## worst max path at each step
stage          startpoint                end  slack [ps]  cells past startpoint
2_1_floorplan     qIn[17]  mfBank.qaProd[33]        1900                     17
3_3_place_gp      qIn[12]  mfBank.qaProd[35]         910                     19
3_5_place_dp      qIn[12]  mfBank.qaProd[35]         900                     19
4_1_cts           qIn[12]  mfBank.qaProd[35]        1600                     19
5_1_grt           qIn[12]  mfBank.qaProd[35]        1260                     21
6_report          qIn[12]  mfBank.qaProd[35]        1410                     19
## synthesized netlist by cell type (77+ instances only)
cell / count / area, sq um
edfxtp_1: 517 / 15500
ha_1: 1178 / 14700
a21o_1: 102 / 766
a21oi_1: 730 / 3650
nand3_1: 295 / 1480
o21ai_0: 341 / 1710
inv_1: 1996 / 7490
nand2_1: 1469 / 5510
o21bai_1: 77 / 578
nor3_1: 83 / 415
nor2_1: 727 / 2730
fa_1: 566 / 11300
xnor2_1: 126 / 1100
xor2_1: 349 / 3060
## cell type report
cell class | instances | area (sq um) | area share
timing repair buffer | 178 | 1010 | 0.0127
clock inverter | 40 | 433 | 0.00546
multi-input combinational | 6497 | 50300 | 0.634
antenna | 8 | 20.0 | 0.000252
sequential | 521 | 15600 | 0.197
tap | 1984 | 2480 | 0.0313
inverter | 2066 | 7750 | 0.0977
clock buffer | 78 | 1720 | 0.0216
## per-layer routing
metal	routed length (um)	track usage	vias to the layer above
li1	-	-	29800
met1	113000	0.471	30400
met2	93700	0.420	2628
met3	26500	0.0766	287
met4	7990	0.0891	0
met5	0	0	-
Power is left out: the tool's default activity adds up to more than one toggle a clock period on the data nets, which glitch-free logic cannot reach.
## config.mk

```make
export PLATFORM = sky130hd
export DESIGN_NAME = timekeeper
export DESIGN_NICKNAME = d
export VERILOG_FILES = /design/src/logic/radio_pkg.sv /design/src/logic/timekeeper.sv
export SDC_FILE = /design/constraint.sdc
export NUM_CORES = 1
export LEC_CHECK = 0
export BUFFER_PORTS_ARGS = -buffer_cell sky130_fd_sc_hd__buf_2
export CAP_MARGIN = 30
export CORE_MARGIN = 4
export CORE_UTILIZATION = 55
export DETAILED_ROUTE_END_ITERATION = 7
export MAX_ROUTING_LAYER = met4
export PLACE_DENSITY = 0.8
export SETUP_SLACK_MARGIN = 0.02
export SLEW_MARGIN = 20
export SYNTH_ARGS = -nofsm -noshare
export SYNTH_HDL_FRONTEND = slang
export SYNTH_SLANG_ARGS = --single-unit
export TNS_END_PERCENT = 50
```

## constraint.sdc

```tcl
create_clock -name ce_clk -period 4.1 [get_ports ce_clk]
set_input_delay 0.615 -clock ce_clk [delete_from_list [all_inputs] [get_ports ce_clk]]
set_output_delay 0.615 -clock ce_clk [all_outputs]
set_load 0.005 [all_outputs]
```

## src/logic/radio_pkg.sv

```systemverilog
//////////////////////////////
// Radio core package: data widths,
// settings and readback addresses, defaults
//////////////////////////////
`default_nettype none

package radio_pkg;

  //////////////////////////////
  // Widths
  //////////////////////////////
  typedef logic [31:0] sample_t;
  typedef logic [63:0] vita_time_t;
  typedef logic [7:0]  set_addr_t;
  typedef logic [31:0] set_data_t;
  typedef logic [63:0] rb_data_t;
  typedef logic [63:0] pkt_word_t;
  // Samples per packet, up to 64
  typedef logic [6:0]  spp_t;

  //////////////////////////////
  // Settings registers
  //////////////////////////////
  localparam set_addr_t SR_TIME_HI   = 8'h00;
  localparam set_addr_t SR_TIME_LO   = 8'h01;
  // Bit 0 loads now, bit 1 arms load at next PPS
  localparam set_addr_t SR_TIME_CTRL = 8'h02;
  localparam set_addr_t SR_RX_CTRL   = 8'h10;
  localparam set_addr_t SR_RX_SPP    = 8'h11;

  //////////////////////////////
  // Readback addresses
  //////////////////////////////
  localparam set_addr_t RB_VITA_TIME    = 8'h00;
  localparam set_addr_t RB_VITA_LASTPPS = 8'h01;
  // Overflow count in [31:0], run in [32]
  localparam set_addr_t RB_RX_STATUS    = 8'h02;
  localparam set_addr_t RB_COMPAT_NUM   = 8'h03;

  // Samples per packet out of reset
  localparam spp_t SPP_DEFAULT = 7'd16;

endpackage

`default_nettype wire
```

## src/logic/timekeeper.sv

```systemverilog
//////////////////////////////
// Timekeeper: sample-count time, immediate
// or PPS-aligned load, last PPS latch
//////////////////////////////
`default_nettype none

module timekeeper
  import radio_pkg::*;
(
  input  wire             ce_clk,
  input  wire             i_rst,
  input  wire             i_pps,
  input  wire             i_rx_stb,
  input  wire             i_set_stb,
  input  wire set_addr_t  i_set_addr,
  input  wire set_data_t  i_set_data,
  output vita_time_t      o_vita_time,
  output vita_time_t      o_vita_time_lastpps
);

  set_data_t  time_hi;
  set_data_t  time_lo;
  vita_time_t pending_time;
  logic       pps_armed;
  logic [1:0] pps_d;
  logic       pps_edge;
  logic       ctrl_stb;
  logic       load_now;
  logic       load_pps;

  assign pending_time = {time_hi, time_lo};
  // Edge seen one cycle after the input rises
  assign pps_edge = pps_d[0] & ~pps_d[1];
  assign ctrl_stb = i_set_stb && (i_set_addr == SR_TIME_CTRL);
  assign load_now = ctrl_stb && i_set_data[0];
  assign load_pps = pps_edge && pps_armed;

  // Pending time halves
  always_ff @(posedge ce_clk) begin
    if (i_set_stb && (i_set_addr == SR_TIME_HI)) time_hi <= i_set_data;
    if (i_set_stb && (i_set_addr == SR_TIME_LO)) time_lo <= i_set_data;
  end

  always_ff @(posedge ce_clk) begin
    if (i_rst) begin
      pps_d               <= 2'b00;
      pps_armed           <= 1'b0;
      o_vita_time         <= '0;
      o_vita_time_lastpps <= '0;
    end else begin
      pps_d <= {pps_d[0], i_pps};
      if (load_pps) pps_armed <= 1'b0;
      // A new arm request wins over the clear
      if (ctrl_stb) pps_armed <= i_set_data[1];

      if (load_now || load_pps) o_vita_time <= pending_time;
      else if (i_rx_stb)        o_vita_time <= o_vita_time + 64'd1;

      if (pps_edge) o_vita_time_lastpps <= load_pps ? pending_time : o_vita_time;
    end
  end

endmodule

`default_nettype wire

```

==> results.json <==
{
  "comb_power_share_pct": 5.5,
  "synth_top_family_by_area": "simple AND/OR/NAND/NOR gates",
  "overflow": 0,
  "yosysMostFrequentCell": "dfxtp_1",
  "synth_warnings": 0,
  "cpPeakStageDelay_ns": 0.64,
  "cp-startpoint": "o_vita_time[0]$_SDFFE_PP0P_",
  "synth_top_area_share_pct": 30.8,
  "skew_ns": 0.0124,
  "async_reset_ff_share_pct": 0,
  "dr.pass1.iters": 5,
  "synthAdderAreaFrac_pct": 0.147,
  "setup_violations": 0,
  "hpwl_um": 17400,
  "ios": 173,
  "leakage_nw": 3.66,
  "root_buffer": "clkbuf_16",
  "grt_pass1_vias": 6635,
  "path_clk_slew_ns": 0.07,
  "cpMaxStageDelayCell": "or4_1",
  "max-slew-margin-rel_pct": 46.3,
  "syn-num-nets": 869,
  "intPower_mw": 2.98,
  "seq_area_frac_synth_pct": 53.4,
  "cap_violations": 0,
  "synth_area_per_cell_um2": 10.3,
  "rsz0062_at_grt": "no",
  "synth_area_mm2": 0.00852,
  "die_y_um": 132,
  "power.total_mw": 3.91,
  "nets": 1014,
  "ctsLongestPathBuffers": 2,
  "finalHoldViolCount": 0,
  "pre_cts_ws_ns": 1.25,
  "wire_per_inst_um": 20.3,
  "yosysTopAreaCell": "dfxtp_1",
  "hold_buffers": 0,
  "die-area_mm2": 0.0175,
  "vdd_drop_max_mv": 0.279,
  "die_x_um": 132,
  "cp_max_fo": 14,
  "drive_gt1_share_pct": 24.3,
  "cts_tree": "done",
  "r2r-start": "o_vita_time[0]$_SDFFE_PP0P_",
  "fin_crit_ns": 2.79,
  "p_sw_share_pct": 23.7,
  "synthMuxAreaShare_pct": 7.64,
  "area_growth_pct": 18.5,
  "cp_data_required_time_ns": 4.46,
  "start_util_pct": 56.0,
  "netlist_top_cells_area": "dfxtp_1 31%, edfxtp_1 23%, a211oi_1 7.8%",
  "ys_top_cells_by_count": "131 x dfxtp_1, 103 x nor2_1, 88 x a211oi_1",
  "power_density_mw_per_mm2": 387,
  "seqPwrFrac_pct": 52.9,
  "p_clk_share_pct": 41.6,
  "post-route-drc-count": 0,
  "cts.htree.levels": 4,
  "grt_max_degree": 70,
  "hp-start": "i_set_data[17]",
  "p_sw_mw": 0.925,
  "yosys_most_used_dff": "dfxtp_1",
  "gp_congestion": 0.922,
  "dr_total_vias": 7222,
  "cp.arrival_ns": 3.15,
  "worst_hold_path.num_cells": 1,
  "cts_resized": 0,
  "routed_wl_um": 23800,
  "yosysUniqueCellTypes": 48,
  "setup_tns_ns": 0,
  "crit_type": "flip-flop to flip-flop",
  "cts-buffers-inserted": 17,
  "core_region_area_mm2": 0.0152,
  "cp-start-kind": "flip-flop",
  "antenna_found_initial": 0,
  "ys_ff_latch": 195,
  "dp.cells": 1137,
  "layout_worst_path_cycle_share_pct": 68.0,
  "syn_inst": 823,
  "antenna_left": 0,
  "yosys.area_share.simple_pct": 17.2,
  "maxSlewViolCount": 0,
  "utilization_pct": 66.4,
  "crit_chain": "ha_1, nand4_2, nor4_4, buf_4, nand4_1, or4_1, a31oi_1",
  "grt_pass1_wl_um": 37100,
  "viasPerCell": 6.18,
  "min_path_type": "input pin to flip-flop",
  "synth-edff-count": 64,
  "post_cts_buffers": 0,
  "dr.first_iter.drc_count": 584,
  "status": "completed",
  "achievable-frequency_mhz": 359,
  "synth_compound_area_share_pct": 14.2,
  "track_usage_pct": 27.6,
  "stdcell_count": 1169,
  "setup_ws_ns": 1.31,
  "rows": 45,
  "portBuffers": 172,
  "diodes": 0,
  "clock_latency_ns": 0.44,
  "reg2reg_depth": 7,
  "end_kind": "flip-flop",
  "worst_pin_slew_ns": 0.795,
  "synthXorXnorAreaFrac_pct": 4.42,
  "cts.sinks": 195
}
==> per-stage QoR <==
| stage | area [um2] | hold WS (ns) |
|---|---|---|
| after floorplan | 8520 | 0.445 |
| after global placement | 9520 | 0.469 |
| after detailed placement | 9520 | 0.485 |
| after CTS | 10100 | 0.374 |
| after global routing | 10100 | 0.374 |
| final | 10100 | 0.383 |
==> kinds of logic (layout without fill, tap and decap cells) <==
group,Yosys count,count (layout)
flip-flops,195,195
adder cells (fa/ha/maj),1,1
AND/OR/NAND/NOR,270,270
XOR/XNOR,43,43
buffers and inverters,67,225
AO/OA/AOI/OAI,182,182
multiplexers,65,65
==> registers in the layout (all words and copies together) (netlist names) <==
signal,cells
o_vita_time_lastpps,64
time_lo,32
pps_armed,1
o_vita_time,64
time_hi,32
pps_d,2
==> final timing paths <==
kind | slack [ns] | to
setup / recovery | 1.31 | o_vita_time[58]$_SDFFE_PP0P_
hold / removal | 0.38 | time_hi[17]$_DFFE_PP_
setup reg to reg | 1.31 | o_vita_time[58]$_SDFFE_PP0P_
hold reg to reg | 0.49 | pps_d[1]$_SDFF_PP0_
==> cell type report <==
type,instances,area (um2)
sequential,195,4550
clock buffer,17,425
multi-input combinational,561,3750
clock inverter,15,145
tap,188,235
inverter,8,30.0
fill,1250,5110
timing repair buffer,185,961
==> layout by cell type, fill, tap and decap left out, drive strengths merged, types with 16 or more instances in the layout <==
cell,synthesis,final
dfxtp,131,131
xor2,30,30
nand2,27,27
a31oi,16,16
clkbuf,43,17
buf,16,185
a211oi,88,88
nor3,20,20
edfxtp,64,64
nor2,103,103
mux2i,65,65
nand3,27,27
nand4,38,38
a21oi,20,20
o21ai,43,43
==> power groups by stage <==
stage	Combinational, mW	Sequential, mW	Clock [mW]
6_report	0.214	2.07	1.62
5_1_grt	0.237	2.07	1.72
4_1_cts	0.216	2.07	1.63
3_5_place_dp	0.215	2.11	0
3_3_place_gp	0.211	2.11	0
2_1_floorplan	0.106	2.11	0
==> worst max-delay path, delay by kind of cell (launching register included) <==
kind	cells	cell delay, ns
and+or+nand+nor	4	1.59
DFF	1	0.46
buffers and inverters	1	0.25
adders and majority gates	1	0.23
AOI/OAI and AO/OA	1	0.17
==> layer usage <==
metal  GRT usage [%]  share of wire (%)  vias up
li1                -                  -     3400
met4            10.9                3.6        0
met3            5.44                8.7       47
met1            37.1                 42     3446
met2            41.3                 45      329
met5               -                  0        -
Power figures use the tool's default switching activity.
**src/logic/radio_pkg.sv**
```systemverilog
//////////////////////////////
// Radio core package: data widths,
// settings and readback addresses, defaults
//////////////////////////////
`default_nettype none

package radio_pkg;

  //////////////////////////////
  // Widths
  //////////////////////////////
  typedef logic [31:0] sample_t;
  typedef logic [63:0] vita_time_t;
  typedef logic [7:0]  set_addr_t;
  typedef logic [31:0] set_data_t;
  typedef logic [63:0] rb_data_t;
  typedef logic [63:0] pkt_word_t;
  // Samples per packet, up to 64
  typedef logic [6:0]  spp_t;

  //////////////////////////////
  // Settings registers
  //////////////////////////////
  localparam set_addr_t SR_TIME_HI   = 8'h00;
  localparam set_addr_t SR_TIME_LO   = 8'h01;
  // Bit 0 loads now, bit 1 arms load at next PPS
  localparam set_addr_t SR_TIME_CTRL = 8'h02;
  localparam set_addr_t SR_RX_CTRL   = 8'h10;
  localparam set_addr_t SR_RX_SPP    = 8'h11;

  //////////////////////////////
  // Readback addresses
  //////////////////////////////
  localparam set_addr_t RB_VITA_TIME    = 8'h00;
  localparam set_addr_t RB_VITA_LASTPPS = 8'h01;
  // Overflow count in [31:0], run in [32]
  localparam set_addr_t RB_RX_STATUS    = 8'h02;
  localparam set_addr_t RB_COMPAT_NUM   = 8'h03;

  // Samples per packet out of reset
  localparam spp_t SPP_DEFAULT = 7'd16;

endpackage

`default_nettype wire
```
**src/logic/settings_port.sv**
```systemverilog
//////////////////////////////
// Host control port: four-phase handshake,
// settings strobe and readback mux
//////////////////////////////
`default_nettype none

module settings_port
  import radio_pkg::*;
#(
  parameter logic [31:0] COMPAT_MAJOR = 32'h1,
  parameter logic [31:0] COMPAT_MINOR = 32'h0
) (
  input  wire             ce_clk,
  input  wire             i_rst,
  // Host side
  input  wire             i_set_req,
  input  wire             i_set_wr,
  input  wire set_addr_t  i_set_addr,
  input  wire set_data_t  i_set_data,
  output logic            o_set_ack,
  output rb_data_t        o_rb_data,
  // Readback sources
  input  wire vita_time_t i_vita_time,
  input  wire vita_time_t i_vita_time_lastpps,
  input  wire [31:0]      i_overflow_cnt,
  input  wire             i_running,
  // Internal settings bus
  output logic            o_set_stb,
  output set_addr_t       o_set_addr,
  output set_data_t       o_set_data
);

  typedef enum logic [1:0] {ST_IDLE, ST_ACT, ST_ACK, ST_RELEASE} state_t;

  state_t   state;
  rb_data_t rb_word;

  // Readback mux
  always_comb begin
    case (i_set_addr)
      RB_VITA_TIME:    rb_word = i_vita_time;
      RB_VITA_LASTPPS: rb_word = i_vita_time_lastpps;
      RB_RX_STATUS:    rb_word = {31'd0, i_running, i_overflow_cnt};
      RB_COMPAT_NUM:   rb_word = {COMPAT_MAJOR, COMPAT_MINOR};
      default:         rb_word = '0;
    endcase
  end

  //////////////////////////////
  // Handshake FSM
  //////////////////////////////
  always_ff @(posedge ce_clk) begin
    // Strobe lasts a single cycle
    o_set_stb <= 1'b0;
    if (i_rst) begin
      state     <= ST_IDLE;
      o_set_ack <= 1'b0;
    end else begin
      case (state)
        ST_IDLE: begin
          if (i_set_req) state <= ST_ACT;
        end
        ST_ACT: begin
          o_set_ack <= 1'b1;
          o_set_stb <= i_set_wr;
          state     <= ST_ACK;
        end
        ST_ACK: begin
          if (!i_set_req) begin
            o_set_ack <= 1'b0;
            state     <= ST_RELEASE;
          end
        end
        default: state <= ST_IDLE;
      endcase
    end
  end

  // Capture request and readback in the act cycle
  always_ff @(posedge ce_clk) begin
    if (state == ST_ACT) begin
      o_set_addr <= i_set_addr;
      o_set_data <= i_set_data;
      o_rb_data  <= i_set_wr ? '0 : rb_word;
    end
  end

endmodule

`default_nettype wire

```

* * * *

Among the records above, repeat exactly the line with "## cell type report", the line with "clock buffer | 78 | 1720 | 0.0216", and every line in between, and only those.

# REPLY TO THE TASK
## cell type report
cell class | instances | area (sq um) | area share
timing repair buffer | 178 | 1010 | 0.0127
clock inverter | 40 | 433 | 0.00546
multi-input combinational | 6497 | 50300 | 0.634
antenna | 8 | 20.0 | 0.000252
sequential | 521 | 15600 | 0.197
tap | 1984 | 2480 | 0.0313
inverter | 2066 | 7750 | 0.0977
clock buffer | 78 | 1720 | 0.0216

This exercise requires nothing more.